• **WHAT TO DO**
Please give back, word for word, only the lines starting at the one containing "lappend cxs $cx; lappend cys $cy" and ending at the one containing "setLocation $rx $ry" within the material below.

• **DATA PROVIDED**
+ + + +

This design comes from an exercise in tuning for small area on the open sky130 flow, not from production work.
In this exercise RTL edits were held to simulation tests only and were not proved equivalent to the original.
Power figures rest on the tool's default switching activity, not on a simulated workload.

File: design.v
module bcd_decode (
    input  wire [15:0] p,
    output wire        ok,
    output wire [6:0]  m,
    output wire [6:0]  s
);
    assign ok = (p[15:12] <= 4'd9) && (p[11:8] <= 4'd9) &&
                (p[7:4]   <= 4'd9) && (p[3:0]  <= 4'd9);
    assign m  = {3'd0, p[15:12]} * 7'd10 + {3'd0, p[11:8]};
    assign s  = {3'd0, p[7:4]}   * 7'd10 + {3'd0, p[3:0]};
endmodule
Source: an optimization exercise on an open RTL-to-GDS flow (aim: small area, a short achievable clock period and few clock cycles). Production flows keep margins and buffers that such runs may drop. At most, simulation tests tie the RTL to the original design; equivalence was not proved. For runs 1 to 3 and 5 to 8, only the layout was checked, not whether the RTL still works. Power and IR drop assume default switching activity.

[config.mk]
export PLATFORM = sky130hd
export DESIGN_NAME = cs281_dl_rx
export DESIGN_NICKNAME = cs281_dl_rx
export VERILOG_FILES = /design/flow/design.v
export SDC_FILE = /design/flow/constraint.sdc
export NUM_CORES = 4
export LEC_CHECK = 0
export ABC_CLOCK_PERIOD_IN_PS = 2500
export CAP_MARGIN = 20
export CORE_MARGIN = 2
export CORE_UTILIZATION = 40
export PLACE_DENSITY = 0.6
export SLEW_MARGIN = 20
[constraint.sdc]
create_clock -name core_clock -period 8.0 [get_ports {clk}]
set_input_delay 1.6000 -clock core_clock [delete_from_list [all_inputs] [get_ports {clk}]]
set_output_delay 1.6000 -clock core_clock [all_outputs]
set_load 0.01 [all_outputs]
Context: an optimization exercise on an open-source flow, tuned for small area. The choices shown serve that exercise and are no tape-out recipe.
Where RTL was checked, it was by simulation tests only, not by an equivalence proof against the original.
No functional check of the RTL was part of runs 2 and 3.
In every run shown here, the design's own scripts or RTL, not TritonCTS, make the clock network.
No driver is modelled on the clock port, so clock power and skew are understated where the tree is cut down; a real chip needs a root buffer or a tree.
Power figures rest on the tool's default switching activity, not on a simulated workload.

### design/flow/config.mk
export PLATFORM = sky130hd
export DESIGN_NAME = caa
export DESIGN_NICKNAME = caa
export VERILOG_FILES = /design/flow/design.v
export SDC_FILE = /design/flow/constraint.sdc
export NUM_CORES = 4
export LEC_CHECK = 0
export CAP_MARGIN = 20
export CORE_MARGIN = 2
export CORE_UTILIZATION = 40
export SLEW_MARGIN = 20
export SYNTH_HIERARCHICAL = 1
### design/flow/constraint.sdc
create_clock -name core_clock -period 5.0 [get_ports {clk}]
set_input_delay 1.0000 -clock core_clock [delete_from_list [all_inputs] [get_ports {clk}]]
set_output_delay 1.0000 -clock core_clock [all_outputs]
set_load 0.01 [all_outputs]
### design/flow/design.v
module caa_decode (
    input  wire        rst,
    input  wire        cmd_valid,
    input  wire [23:0] cmd,
    input  wire [1:0]  st_q,       
    input  wire        halted,
    input  wire        in_rec,
    input  wire        in_idle,
    input  wire        rem0,       
    input  wire        rem1,       
    output wire        nrst,       
    output wire        fs,         
    output wire [2:0]  code,       
    output wire        do_start,
    output wire        do_begin,
    output wire        do_end,
    output wire        do_term,
    output wire        do_d1,      
    output wire        do_d2,      
    output wire        do_cs,      
    output wire        do_ld,      
    output wire        s_ahold,    
    output wire        s_chold,    
    output wire        s_ohold,    
    output wire        s_lhold,    
    output wire        s_nhold,    
    output wire [1:0]  st_d
);
    wire rz, len_bad, w_nop, w_start, w_begin, w_data, w_end, w_term, w_data2;
    caa_word u_word (
        .cmd(cmd), .rz(rz), .len_bad(len_bad), .w_nop(w_nop), .w_start(w_start),
        .w_begin(w_begin), .w_data(w_data), .w_end(w_end), .w_term(w_term),
        .w_data2(w_data2)
    );
    wire g_start, g_begin, g_d1, g_d2, g_end, g_term, g_any;
    caa_check u_check (
        .rz(rz), .len_bad(len_bad), .w_nop(w_nop), .w_start(w_start),
        .w_begin(w_begin), .w_data(w_data), .w_end(w_end), .w_term(w_term),
        .w_data2(w_data2), .in_rec(in_rec), .in_idle(in_idle), .rem0(rem0),
        .rem1(rem1), .g_start(g_start), .g_begin(g_begin), .g_d1(g_d1),
        .g_d2(g_d2), .g_end(g_end), .g_term(g_term), .g_any(g_any), .code(code)
    );
    caa_ctl u_ctl (
        .rst(rst), .cmd_valid(cmd_valid), .halted(halted), .st_q(st_q),
        .g_start(g_start), .g_begin(g_begin), .g_d1(g_d1), .g_d2(g_d2),
        .g_end(g_end), .g_term(g_term), .g_any(g_any), .nrst(nrst), .fs(fs),
        .do_start(do_start), .do_begin(do_begin), .do_end(do_end),
        .do_term(do_term), .do_d1(do_d1), .do_d2(do_d2), .do_cs(do_cs),
        .do_ld(do_ld), .s_ahold(s_ahold), .s_chold(s_chold), .s_ohold(s_ohold),
        .s_lhold(s_lhold), .s_nhold(s_nhold), .st_d(st_d)
    );
endmodule
module caa_word (
    input  wire [23:0] cmd,
    output wire        rz,
    output wire        len_bad,    
    output wire        w_nop,
    output wire        w_start,
    output wire        w_begin,
    output wire        w_data,
    output wire        w_end,
    output wire        w_term,
    output wire        w_data2
);
    wire [3:0] op = cmd[23:20];
    wire hz = (cmd[15:8] == 8'h00);
    wire lz = (cmd[7:0] == 8'h00);
    assign rz      = (cmd[19:16] == 4'h0);
    assign len_bad = (cmd[7:0] > 8'd24);
    assign w_nop   = (op == 4'h0) & hz & lz;
    assign w_start = (op == 4'h1);
    assign w_begin = (op == 4'h2) & hz;
    assign w_data  = (op == 4'h3) & hz;
    assign w_end   = (op == 4'h4) & hz & lz;
    assign w_term  = (op == 4'h5) & hz & lz;
    assign w_data2 = (op == 4'h6);
endmodule
module caa_check (
    input  wire       rz,
    input  wire       len_bad,
    input  wire       w_nop,
    input  wire       w_start,
    input  wire       w_begin,
    input  wire       w_data,
    input  wire       w_end,
    input  wire       w_term,
    input  wire       w_data2,
    input  wire       in_rec,
    input  wire       in_idle,
    input  wire       rem0,
    input  wire       rem1,
    output wire       g_start,
    output wire       g_begin,
    output wire       g_d1,
    output wire       g_d2,
    output wire       g_end,
    output wire       g_term,
    output wire       g_any,
    output wire [2:0] code
);
    assign g_start = rz & w_start & !in_rec;
    assign g_begin = rz & w_begin & in_idle & !len_bad;
    assign g_d1    = rz & w_data & in_rec & !rem0;
    assign g_d2    = rz & w_data2 & in_rec & !rem0 & !rem1;
    assign g_end   = rz & w_end & in_rec & rem0;
    assign g_term  = rz & w_term & in_idle;
    assign g_any   = (rz & w_nop) | g_start | g_begin | g_d1 | g_d2 | g_end | g_term;
    wire e_seq = (w_start & in_rec) | ((w_begin | w_term) & !in_idle) |
                 ((w_data | w_data2 | w_end) & !in_rec);
    wire e_len = w_begin & in_idle & len_bad;
    wire e_ovr = in_rec & ((w_data & rem0) | (w_data2 & (rem0 | rem1)));
    wire e_und = w_end & in_rec & !rem0;
    wire legal = rz & (w_nop | w_start | w_begin | w_data | w_end | w_term | w_data2);
    assign code[0] = !legal | (rz & (e_len | e_und));
    assign code[1] = rz & (e_seq | e_len);
    assign code[2] = rz & (e_ovr | e_und);
endmodule
module caa_ctl (
    input  wire       rst,
    input  wire       cmd_valid,
    input  wire       halted,
    input  wire [1:0] st_q,
    input  wire       g_start,
    input  wire       g_begin,
    input  wire       g_d1,
    input  wire       g_d2,
    input  wire       g_end,
    input  wire       g_term,
    input  wire       g_any,
    output wire       nrst,
    output wire       fs,
    output wire       do_start,
    output wire       do_begin,
    output wire       do_end,
    output wire       do_term,
    output wire       do_d1,
    output wire       do_d2,
    output wire       do_cs,
    output wire       do_ld,
    output wire       s_ahold,
    output wire       s_chold,
    output wire       s_ohold,
    output wire       s_lhold,
    output wire       s_nhold,
    output wire [1:0] st_d
);
    wire act = cmd_valid & !halted & !rst;
    assign nrst     = !rst;
    assign fs       = act & !g_any;
    assign do_start = act & g_start;
    assign do_begin = act & g_begin;
    assign do_end   = act & g_end;
    assign do_term  = act & g_term;
    assign do_d1    = act & g_d1;
    assign do_d2    = act & g_d2;
    assign do_cs    = act & (g_begin | g_d1 | g_d2 | g_term);
    assign do_ld    = act & (g_end | g_term);
    assign s_ahold = !rst & !(do_start | do_end);
    assign s_chold = !rst & !(do_start | do_cs);
    assign s_ohold = !rst & !do_ld;
    assign s_lhold = !rst & !(do_start | do_begin);
    assign s_nhold = !rst & !(do_start | do_begin | do_d1 | do_d2);
    wire ph_hold = !rst & !(do_start | do_begin | do_end | do_term);
    assign st_d[1] = do_ld | (st_q[1] & ph_hold);
    assign st_d[0] = do_begin | do_term | (st_q[0] & ph_hold);
endmodule
module caa_sel2 #(
    parameter W = 8
) (
    input  wire [W-1:0] a,
    input  wire         sa,
    input  wire [W-1:0] q,
    input  wire         sq,
    output wire [W-1:0] d
);
    assign d = (a & {W{sa}}) | (q & {W{sq}});
endmodule
module caa_sel3 #(
    parameter W = 8
) (
    input  wire [W-1:0] a,
    input  wire         sa,
    input  wire [W-1:0] b,
    input  wire         sb,
    input  wire [W-1:0] q,
    input  wire         sq,
    output wire [W-1:0] d
);
    assign d = (a & {W{sa}}) | (b & {W{sb}}) | (q & {W{sq}});
endmodule
module caa_sel3s (
    input  wire a,
    input  wire sa,
    input  wire b,
    input  wire sb,
    input  wire q,
    input  wire sq,
    input  wire nrst,
    output wire d
);
    assign d = (a & sa) | (b & sb) | (q & sq) | !nrst;
endmodule
module caa_add16 (
    input  wire [15:0] a,
    input  wire [4:0]  b,
    output wire [15:0] s
);
    wire [16:0] c;
    assign c[0] = 1'b0;
    genvar i;
    generate
        for (i = 0; i < 5; i = i + 1) begin : g_lo
            assign s[i]   = a[i] ^ b[i] ^ c[i];
            assign c[i+1] = (a[i] & b[i]) | (c[i] & (a[i] ^ b[i]));
        end
        for (i = 5; i < 16; i = i + 1) begin : g_hi
            assign s[i]   = a[i] ^ c[i];
            assign c[i+1] = a[i] & c[i];
        end
    endgenerate
endmodule
module caa_cntinc (
    input  wire [4:0] cnt,
    output wire [4:0] p1,
    output wire [4:0] p2
);
    assign p1 = cnt + 5'd1;
    assign p2 = cnt + 5'd2;
endmodule
module caa_csum_add (
    input  wire [7:0]  pa,
    input  wire [7:0]  pb,
    input  wire [7:0]  pc,
    input  wire [7:0]  hi,
    output wire [15:0] s
);
    wire [7:0] cs_s = pa ^ pb ^ pc;
    wire [7:0] cs_c = (pa & pb) | (pc & (pa ^ pb));
    wire [8:0] c;
    assign c[0] = 1'b0;
    assign s[0] = cs_s[0];
    assign c[1] = 1'b0;
    genvar i;
    generate
        for (i = 1; i < 8; i = i + 1) begin : g_lo
            assign s[i]   = cs_s[i] ^ cs_c[i-1] ^ c[i];
            assign c[i+1] = (cs_s[i] & cs_c[i-1]) | (c[i] & (cs_s[i] ^ cs_c[i-1]));
        end
    endgenerate
    wire [8:0] hc;
    wire [7:0] h1;
    assign hc[0] = cs_c[7];
    wire [7:0] ones;
    assign ones[0] = 1'b1;
    generate
        for (i = 0; i < 8; i = i + 1) begin : g_hi
            assign h1[i]   = hi[i] ^ hc[i];
            assign hc[i+1] = hi[i] & hc[i];
            if (i > 0) begin : g_ones
                assign ones[i] = ones[i-1] & h1[i-1];
            end
            assign s[8+i] = h1[i] ^ (ones[i] & c[8]);
        end
    endgenerate
endmodule
module caa_or3sel #(
    parameter W = 8
) (
    input  wire [W-1:0] c,
    input  wire [W-1:0] a,
    input  wire         sa,
    input  wire [W-1:0] b,
    input  wire         sb,
    output wire [W-1:0] d
);
    assign d = c | (a & {W{sa}}) | (b & {W{sb}});
endmodule
module caa_state (
    input  wire [1:0] st_q,
    input  wire [2:0] err_q,
    input  wire [4:0] cnt_q,
    input  wire [4:0] cnt_p1,
    input  wire [4:0] len_q,
    output wire       halted,
    output wire       in_rec,
    output wire       in_idle,
    output wire       rem0,
    output wire       rem1
);
    assign halted  = |err_q;
    assign in_rec  = !st_q[1] & st_q[0];
    assign in_idle = !st_q[0];
    assign rem0 = (cnt_q == len_q);
    assign rem1 = (cnt_p1 == len_q);
endmodule
module caa (
    input  wire        clk,
    input  wire        rst,
    input  wire        cmd_valid,
    input  wire [23:0] cmd,
    output wire [15:0] cursor_o,
    output wire [15:0] csum_o,
    output wire [15:0] total_o,
    output wire [7:0]  rec_len_o,
    output wire [15:0] rec_addr_o,
    output wire [15:0] rec_csum_o,
    output wire        rec_valid_o,
    output wire [23:0] status_o,
    output wire        err_o,
    output wire [23:0] fcmd_o
);
    reg [15:0] addr_q;
    reg [15:0] csum_q;
    reg [4:0]  len_q;
    reg [4:0]  cnt_q;
    reg [1:0]  st_q;        
    reg [15:0] total_q;
    reg [4:0]  out_len_q;
    reg [15:0] out_addr_q;
    reg [15:0] out_csum_q;
    reg [2:0]  err_q;
    reg [23:0] fcmd_q;
    wire [4:0] cnt_p1, cnt_p2;
    caa_cntinc u_cnt (.cnt(cnt_q), .p1(cnt_p1), .p2(cnt_p2));
    wire nrst, fs, do_start, do_begin, do_end, do_term, do_d1, do_d2, do_cs, do_ld;
    wire s_ahold, s_chold, s_ohold, s_lhold, s_nhold;
    wire [2:0] code;
    wire [1:0] st_d;
    wire halted, in_rec, in_idle, rem0, rem1;
    caa_state u_st (
        .st_q(st_q), .err_q(err_q), .cnt_q(cnt_q), .cnt_p1(cnt_p1), .len_q(len_q),
        .halted(halted), .in_rec(in_rec), .in_idle(in_idle), .rem0(rem0), .rem1(rem1)
    );
    caa_decode u_dec (
        .rst(rst), .cmd_valid(cmd_valid), .cmd(cmd), .st_q(st_q),
        .halted(halted), .in_rec(in_rec), .in_idle(in_idle), .rem0(rem0), .rem1(rem1),
        .nrst(nrst), .fs(fs), .code(code),
        .do_start(do_start), .do_begin(do_begin), .do_end(do_end),
        .do_term(do_term), .do_d1(do_d1), .do_d2(do_d2), .do_cs(do_cs),
        .do_ld(do_ld), .s_ahold(s_ahold), .s_chold(s_chold), .s_ohold(s_ohold),
        .s_lhold(s_lhold), .s_nhold(s_nhold), .st_d(st_d)
    );
    wire [15:0] addr_adv, total_adv;
    caa_add16 u_aadd (.a(addr_q),  .b(len_q), .s(addr_adv));
    caa_add16 u_tadd (.a(total_q), .b(len_q), .s(total_adv));
    wire [1:0] phase = {st_q[1] & st_q[0], in_rec};
    wire sel_t  = !in_rec & cmd[20];
    wire sel_a  = !in_rec & !cmd[20];
    wire [7:0] pa, pb;
    caa_sel3 #(8) u_pa (.a(csum_q[7:0]), .sa(in_rec), .b(total_q[7:0]), .sb(sel_t),
                        .q(addr_q[7:0]), .sq(sel_a), .d(pa));
    caa_or3sel #(8) u_pb (.c(cmd[15:8]), .a(total_q[15:8]), .sa(sel_t),
                          .b(addr_q[15:8]), .sb(sel_a), .d(pb));
    wire [15:0] sum;
    caa_csum_add u_sum (.pa(pa), .pb(pb), .pc(cmd[7:0]), .hi(csum_q[15:8] & {8{in_rec}}),
                        .s(sum));
    wire [15:0] addr_d, total_d, csum_d, out_addr_d, out_csum_d;
    wire [4:0]  len_d, cnt_d, out_len_d;
    wire [2:0]  err_d;
    wire [23:0] fcmd_d;
    caa_sel3 #(9) u_addr_lo (.a(cmd[8:0]), .sa(do_start), .b(addr_adv[8:0]), .sb(do_end),
                             .q(addr_q[8:0]), .sq(s_ahold), .d(addr_d[8:0]));
    caa_sel3s     u_addr_9  (.a(cmd[9]), .sa(do_start), .b(addr_adv[9]), .sb(do_end),
                             .q(addr_q[9]), .sq(s_ahold), .nrst(nrst), .d(addr_d[9]));
    caa_sel3 #(6) u_addr_hi (.a(cmd[15:10]), .sa(do_start), .b(addr_adv[15:10]), .sb(do_end),
                             .q(addr_q[15:10]), .sq(s_ahold), .d(addr_d[15:10]));
    caa_sel2 #(16) u_total (.a(total_adv), .sa(do_end), .q(total_q), .sq(s_ahold), .d(total_d));
    caa_sel2 #(16) u_csum  (.a(sum), .sa(do_cs), .q(csum_q), .sq(s_chold), .d(csum_d));
    caa_sel2 #(16) u_ocsum (.a(sum), .sa(do_ld), .q(out_csum_q), .sq(s_ohold), .d(out_csum_d));
    caa_sel3 #(16) u_oaddr (.a(addr_q), .sa(do_end), .b(total_q), .sb(do_term),
                            .q(out_addr_q), .sq(s_ohold), .d(out_addr_d));
    caa_sel2 #(5)  u_olen  (.a(len_q), .sa(do_end), .q(out_len_q), .sq(s_ohold), .d(out_len_d));
    caa_sel2 #(5)  u_len   (.a(cmd[4:0]), .sa(do_begin), .q(len_q), .sq(s_lhold), .d(len_d));
    caa_sel3 #(5)  u_cntd  (.a(cnt_p1), .sa(do_d1), .b(cnt_p2), .sb(do_d2),
                            .q(cnt_q), .sq(s_nhold), .d(cnt_d));
    caa_sel2 #(3)  u_err   (.a(code), .sa(fs), .q(err_q), .sq(nrst), .d(err_d));
    caa_sel2 #(24) u_fcmd  (.a(cmd), .sa(fs), .q(fcmd_q), .sq(nrst), .d(fcmd_d));
    always @(posedge clk) begin
        addr_q      <= addr_d;
        total_q     <= total_d;
        csum_q      <= csum_d;
        len_q       <= len_d;
        cnt_q       <= cnt_d;
        st_q        <= st_d;
        out_len_q   <= out_len_d;
        out_addr_q  <= out_addr_d;
        out_csum_q  <= out_csum_d;
        err_q       <= err_d;
        fcmd_q      <= fcmd_d;
    end
    assign cursor_o    = addr_q;
    assign csum_o      = csum_q;
    assign total_o     = total_q;
    assign rec_len_o   = {3'b000, out_len_q};
    assign rec_addr_o  = out_addr_q;
    assign rec_csum_o  = out_csum_q;
    assign rec_valid_o = st_q[1];
    assign err_o       = halted;
    assign fcmd_o      = fcmd_q;
    assign status_o    = {3'b000, len_q, 3'b000, cnt_q, 1'b1, err_q, halted,
                          st_q[1], phase};
endmodule
### design/flow/flow/run.sh
#!/bin/bash
# The standard ORFS layout (standard.sh) with two changes: small port
# buffers (buf_1) and, in place of TritonCTS, the two-level clock tree of
# flow/cts_pre.tcl. ORFS writes each tool's log under orfs/logs; make's own
# output goes to standard.log.
set -e
bash standard.sh BUFFER_PORTS_ARGS="-buffer_cell sky130_fd_sc_hd__buf_1" \
  PRE_CTS_TCL="$PWD/flow/cts_pre.tcl" CTS_CLK_NET=clk CTS_K=4 \
  CTS_LEAF_BUF=sky130_fd_sc_hd__clkbuf_16 CTS_ROOT_BUF="sky130_fd_sc_hd__clkbuf_8" \
  REMOVE_ABC_BUFFERS=1 finish > standard.log 2>&1
### design/flow/flow/cts_pre.tcl
# Replaces TritonCTS with a two-level clock tree: the flip-flops are split by
# position into CTS_K groups (recursive median cuts), each driven by one
# CTS_LEAF_BUF placed at its group's centroid; the leaf buffers are driven by
# the clock port, or by one CTS_ROOT_BUF when CTS_ROOT_BUF is set.
proc my_split { items k } {
  # items: list of {iterm x y}; split into k groups by alternating median cuts
  if { $k <= 1 || [llength $items] <= 1 } { return [list $items] }
  set xs [lmap it $items {lindex $it 1}]
  set ys [lmap it $items {lindex $it 2}]
  set w [expr {[tcl::mathfunc::max {*}$xs] - [tcl::mathfunc::min {*}$xs]}]
  set h [expr {[tcl::mathfunc::max {*}$ys] - [tcl::mathfunc::min {*}$ys]}]
  set idx [expr {$w >= $h ? 1 : 2}]
  set sorted [lsort -integer -index $idx $items]
  set k1 [expr {$k / 2}]
  set k2 [expr {$k - $k1}]
  set n1 [expr {int(round([llength $sorted] * double($k1) / $k))}]
  set a [lrange $sorted 0 [expr {$n1 - 1}]]
  set b [lrange $sorted $n1 end]
  return [concat [my_split $a $k1] [my_split $b $k2]]
}

proc clock_tree_synthesis { args } {
  set db [ord::get_db]
  set block [ord::get_db_block]
  set clk_net [$block findNet $::env(CTS_CLK_NET)]
  set k $::env(CTS_K)
  set leaf_master [$db findMaster $::env(CTS_LEAF_BUF)]
  set items {}
  foreach it [$clk_net getITerms] {
    set inst [$it getInst]
    set bb [$inst getBBox]
    set x [expr {([$bb xMin] + [$bb xMax]) / 2}]
    set y [expr {([$bb yMin] + [$bb yMax]) / 2}]
    lappend items [list $it $x $y]
  }
  puts "my_cts: [llength $items] sinks, $k groups of $::env(CTS_LEAF_BUF)"
  set drv_net $clk_net
  if { [info exists ::env(CTS_ROOT_BUF)] && $::env(CTS_ROOT_BUF) ne "" } {
    set root [odb::dbInst_create $block [$db findMaster $::env(CTS_ROOT_BUF)] clkbuf_root]
    set root_net [odb::dbNet_create $block clknet_root]
    $root_net setSigType CLOCK
    [$root findITerm A] connect $clk_net
    [$root findITerm X] connect $root_net
    set drv_net $root_net
    set rx 0; set ry 0
  }
  set groups [my_split $items $k]
  set i 0
  set cxs {}; set cys {}
  foreach g $groups {
    set buf [odb::dbInst_create $block $leaf_master clkbuf_leaf_$i]
    set net [odb::dbNet_create $block clknet_leaf_$i]
    $net setSigType CLOCK
    set sx 0; set sy 0
    foreach it $g {
      set iterm [lindex $it 0]
      $iterm disconnect
      $iterm connect $net
      incr sx [lindex $it 1]; incr sy [lindex $it 2]
    }
    set cx [expr {$sx / [llength $g]}]
    set cy [expr {$sy / [llength $g]}]
    lappend cxs $cx; lappend cys $cy
    [$buf findITerm A] connect $drv_net
    [$buf findITerm X] connect $net
    $buf setLocation $cx $cy
    $buf setPlacementStatus PLACED
    puts "my_cts: leaf $i drives [llength $g] sinks at ($cx, $cy)"
    incr i
  }
  if { $drv_net ne $clk_net } {
    set n [llength $cxs]
    set rx [expr {int([tcl::mathop::+ {*}$cxs] / $n)}]
    set ry [expr {int([tcl::mathop::+ {*}$cys] / $n)}]
    $root setLocation $rx $ry
    $root setPlacementStatus PLACED
  }
  set_propagated_clock [all_clocks]
}
### design/flow/standard.sh
#!/bin/bash
# synth_recipe.tcl (not shown) runs the flow's synth.tcl, then flattens the netlist and writes it again
# the make line also repeats each setting of config.mk as NAME=value (left out here)
make -C /OpenROAD-flow-scripts/flow DESIGN_CONFIG=/design/flow/config.mk WORK_HOME=/design/flow/orfs CLKGATE_MAP_FILE= SYNTH_SCRIPT=/design/flow/synth_recipe.tcl "${@:-finish}"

+ + + +

• **RESULT OF THE EXERCISE**
    lappend cxs $cx; lappend cys $cy
    [$buf findITerm A] connect $drv_net
    [$buf findITerm X] connect $net
    $buf setLocation $cx $cy
    $buf setPlacementStatus PLACED
    puts "my_cts: leaf $i drives [llength $g] sinks at ($cx, $cy)"
    incr i
  }
  if { $drv_net ne $clk_net } {
    set n [llength $cxs]
    set rx [expr {int([tcl::mathop::+ {*}$cxs] / $n)}]
    set ry [expr {int([tcl::mathop::+ {*}$cys] / $n)}]
    $root setLocation $rx $ry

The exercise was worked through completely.